The war was even less talked about. It had lasted for several years, thousands had been killed and three million had been displaced, but bad memories were swept under the carpet and no one wanted to dwell on it. If not caught up directly in the violence, they had all lived in fear, looking nervously at the skies
every day, watching the news on TV, and waiting while the West made up its mind whether to help them or not.

For me, the war had come as a particular shock. Like many others, I had thought that in Europe this kind of behaviour was now behind us, but it’s extraordinary how easily savagery can be whipped up anywhere in the world.

To find out more, I often tried to bring the war into the conversation, but I’d get blank looks and non-committal murmurs, and, whenever they did discuss it between themselves, they talked in grunts, and there was something fiercely stoic about the short exchanges.

It was as rare for Zoran to talk about it as anyone else, but, after a boozy lunch and when the bar was empty, I brought the subject up again. ‘Those were shitty times,’ he replied with a scowl. ‘An’ all the time those goddamn Serbs were poundin’ away at us, you guys were sittin’ aroun’ not makin’ your goddamn minds up.

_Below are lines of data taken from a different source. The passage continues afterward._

<file path="config.mk">
export PLATFORM = sky130hd
export DESIGN_NAME = tmtw_front
export DESIGN_NICKNAME = d
export VERILOG_FILES = /design/src/rtl/tmtw_pkg.sv /design/src/rtl/tmtw_front.sv
export SDC_FILE = /design/constraint.sdc
export NUM_CORES = 1
export LEC_CHECK = 0
export BUFFER_PORTS_ARGS = -buffer_cell sky130_fd_sc_hd__clkbuf_2
export CORE_UTILIZATION = 23
export DETAILED_ROUTE_END_ITERATION = 7
export GPL_ROUTABILITY_DRIVEN = 1
export PLACE_DENSITY_LB_ADDON = 0.3
export SLEW_MARGIN = 20
export SYNTH_ARGS = -nofsm -noshare
export SYNTH_HDL_FRONTEND = slang
export SYNTH_SLANG_ARGS = --single-unit
</file>
<file path="constraint.sdc">
create_clock -name vclk -period 0.8
set_input_delay 0.04 -clock vclk [all_inputs]
set_output_delay 0.04 -clock vclk [all_outputs]
set_load 0.05 [all_outputs]
</file>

That John Major of yours spent two years sayin’ “something must be done” and did nothin’. Your Margaret Thatcher wouldn’t have stood aroun’ like that. “We must give them arms to defend themselves,” she said. But you booted her out an’ all we had was John Major and his bunch of wussies!’

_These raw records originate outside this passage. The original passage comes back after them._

## src/rtl/tmtw_pkg.sv

```systemverilog
`timescale 1ns / 1ps
// ----------------------------------------------------------------------------
// Text mode terminal writer package
// Shared geometry constants, command types and status types for the
// text mode terminal writer.
// ----------------------------------------------------------------------------
package tmtw_pkg;

    localparam int COLUMNS     = 80;
    localparam int ROWS        = 25;
    localparam int CELLS       = ROWS * COLUMNS;

    localparam int COL_W       = $clog2(COLUMNS);
    localparam int ROW_W       = $clog2(ROWS);
    localparam int ADDR_W      = $clog2(CELLS);

    localparam int CHAR_W      = 8;
    localparam int COLOUR_W    = 8;
    localparam int CELL_W      = CHAR_W + COLOUR_W;
    localparam int ACTION_W    = 2;
    localparam int COL_FIELD_W = 7;
    localparam int ROW_FIELD_W = 5;

    localparam int QUEUE_DEPTH = 2;
    localparam int QPTR_W      = (QUEUE_DEPTH > 1) ? $clog2(QUEUE_DEPTH) : 1;
    localparam int QCNT_W      = $clog2(QUEUE_DEPTH + 1);

    localparam logic [CHAR_W-1:0]   SPACE_CODE   = 8'd32;
    localparam logic [CHAR_W-1:0]   NEWLINE_CODE = 8'd10;
    localparam logic [COLOUR_W-1:0] RESET_COLOUR = 8'd47;

    typedef enum logic [ACTION_W-1:0] {
        ACT_PUT_CHAR = 2'd0,
        ACT_PUT_CELL = 2'd1,
        ACT_CLEAR    = 2'd2,
        ACT_READ     = 2'd3
    } action_t;

    typedef enum logic [2:0] {
        CMD_CHAR,
        CMD_NEWLINE,
        CMD_PUT,
        CMD_CLEAR,
        CMD_READ,
        CMD_NONE
    } cmd_op_t;

    typedef struct packed {
        cmd_op_t              op;
        logic [CHAR_W-1:0]    char_code;
        logic [COLOUR_W-1:0]  colour;
        logic [COL_W-1:0]     col;
        logic [ROW_W-1:0]     row;
    } cmd_t;

    typedef struct packed {
        logic init_busy;
    } back_status_t;

    typedef enum logic [1:0] {
        ST_INIT,
        ST_IDLE,
        ST_FILL,
        ST_READ
    } back_state_t;

endpackage

```

## src/rtl/tmtw_queue.sv

```systemverilog
`timescale 1ns / 1ps
// ----------------------------------------------------------------------------
// Text mode terminal writer command queue
// Short first-in first-out queue of classified commands between the front
// end and the execution back end.
// ----------------------------------------------------------------------------
module tmtw_queue (
    input  logic            clk,
    input  logic            rst_n,
    input  logic            push,
    input  tmtw_pkg::cmd_t  push_cmd,
    output logic            full,
    input  logic            pop,
    output logic            empty,
    output tmtw_pkg::cmd_t  head
);
    import tmtw_pkg::*;

    cmd_t               entry_reg [QUEUE_DEPTH];
    logic [QPTR_W-1:0]  wr_ptr_reg;
    logic [QPTR_W-1:0]  wr_ptr_next;
    logic [QPTR_W-1:0]  rd_ptr_reg;
    logic [QPTR_W-1:0]  rd_ptr_next;
    logic [QCNT_W-1:0]  count_reg;
    logic [QCNT_W-1:0]  count_next;

    assign full  = (count_reg == QCNT_W'(QUEUE_DEPTH));
    assign empty = (count_reg == '0);
    assign head  = entry_reg[rd_ptr_reg];

    always_comb
    begin
        wr_ptr_next = wr_ptr_reg;
        rd_ptr_next = rd_ptr_reg;
        count_next  = count_reg;
        if (push)
        begin
            wr_ptr_next = (wr_ptr_reg == QPTR_W'(QUEUE_DEPTH - 1)) ? '0 : wr_ptr_reg + 1'b1;
        end
        if (pop)
        begin
            rd_ptr_next = (rd_ptr_reg == QPTR_W'(QUEUE_DEPTH - 1)) ? '0 : rd_ptr_reg + 1'b1;
        end
        if (push && !pop)
        begin
            count_next = count_reg + 1'b1;
        end
        else if (pop && !push)
        begin
            count_next = count_reg - 1'b1;
        end
    end

    always_ff @(posedge clk or negedge rst_n)
    begin
        if (!rst_n)
        begin
            wr_ptr_reg <= '0;
            rd_ptr_reg <= '0;
            count_reg  <= '0;
        end
        else
        begin
            wr_ptr_reg <= wr_ptr_next;
            rd_ptr_reg <= rd_ptr_next;
            count_reg  <= count_next;
        end
    end

    always_ff @(posedge clk)
    begin
        if (push)
        begin
            entry_reg[wr_ptr_reg] <= push_cmd;
        end
    end

endmodule

```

Zoran’s view on the reason for the war was equally unequivocal. ‘Even when we had Tito and were Yugoslavia, those Serb bastards ran the show. Despite all that crap he used to give out about “Brotherhood and Unity”, Tito ran the show from Serbia, an’ all his guys were Serbs – military officers in particular. So, when the war started, the bastards just got into our tanks, ships and airplanes and drove them off to Serbia. All we were left with were policemen with pistols and truncheons.’

A
t the beginning of our second month, our days started to fall into a sort of pattern. I began the day on the terrace with my cornflakes, and every day I’d feel the same kind of sensation – that sort of thing Wordsworth was always going on about – an empathy with nature; a mystical union with our surroundings; a sense of life’s continuum, or something along those lines. At first, I tried to brush the feeling away. I shouldn’t be indulging in this kind of whimsy at my age; that was for younger men. But then why not? How often in life do you come across a scene so awe-inspiring that it gives you goose bumps? Why not relax and enjoy a good old mystical experience when you get the chance?

After this brief dalliance with the transcendent, I’d do jobs around the house or go to my desk and work on a book I’d started to write about local history until I heard Ivana’s alarm go off. Then, after taking her a cup of tea, I’d go downstairs, open the courtyard door, dive straight in and swim out as fast as I
could to the middle of the bay. Once there, I’d float exhausted and wallowing in the warm water with the bay spread out at eye level around me. I could see the swallows circling the church tower and the figures moving on the waterfront and over by our house the women who were hanging out their laundry and mopping down their terraces. The familiar sounds of clanking buckets, squeals of playing children and scolding cries of grandmothers drifted across the water to where I floated in my watery rapture.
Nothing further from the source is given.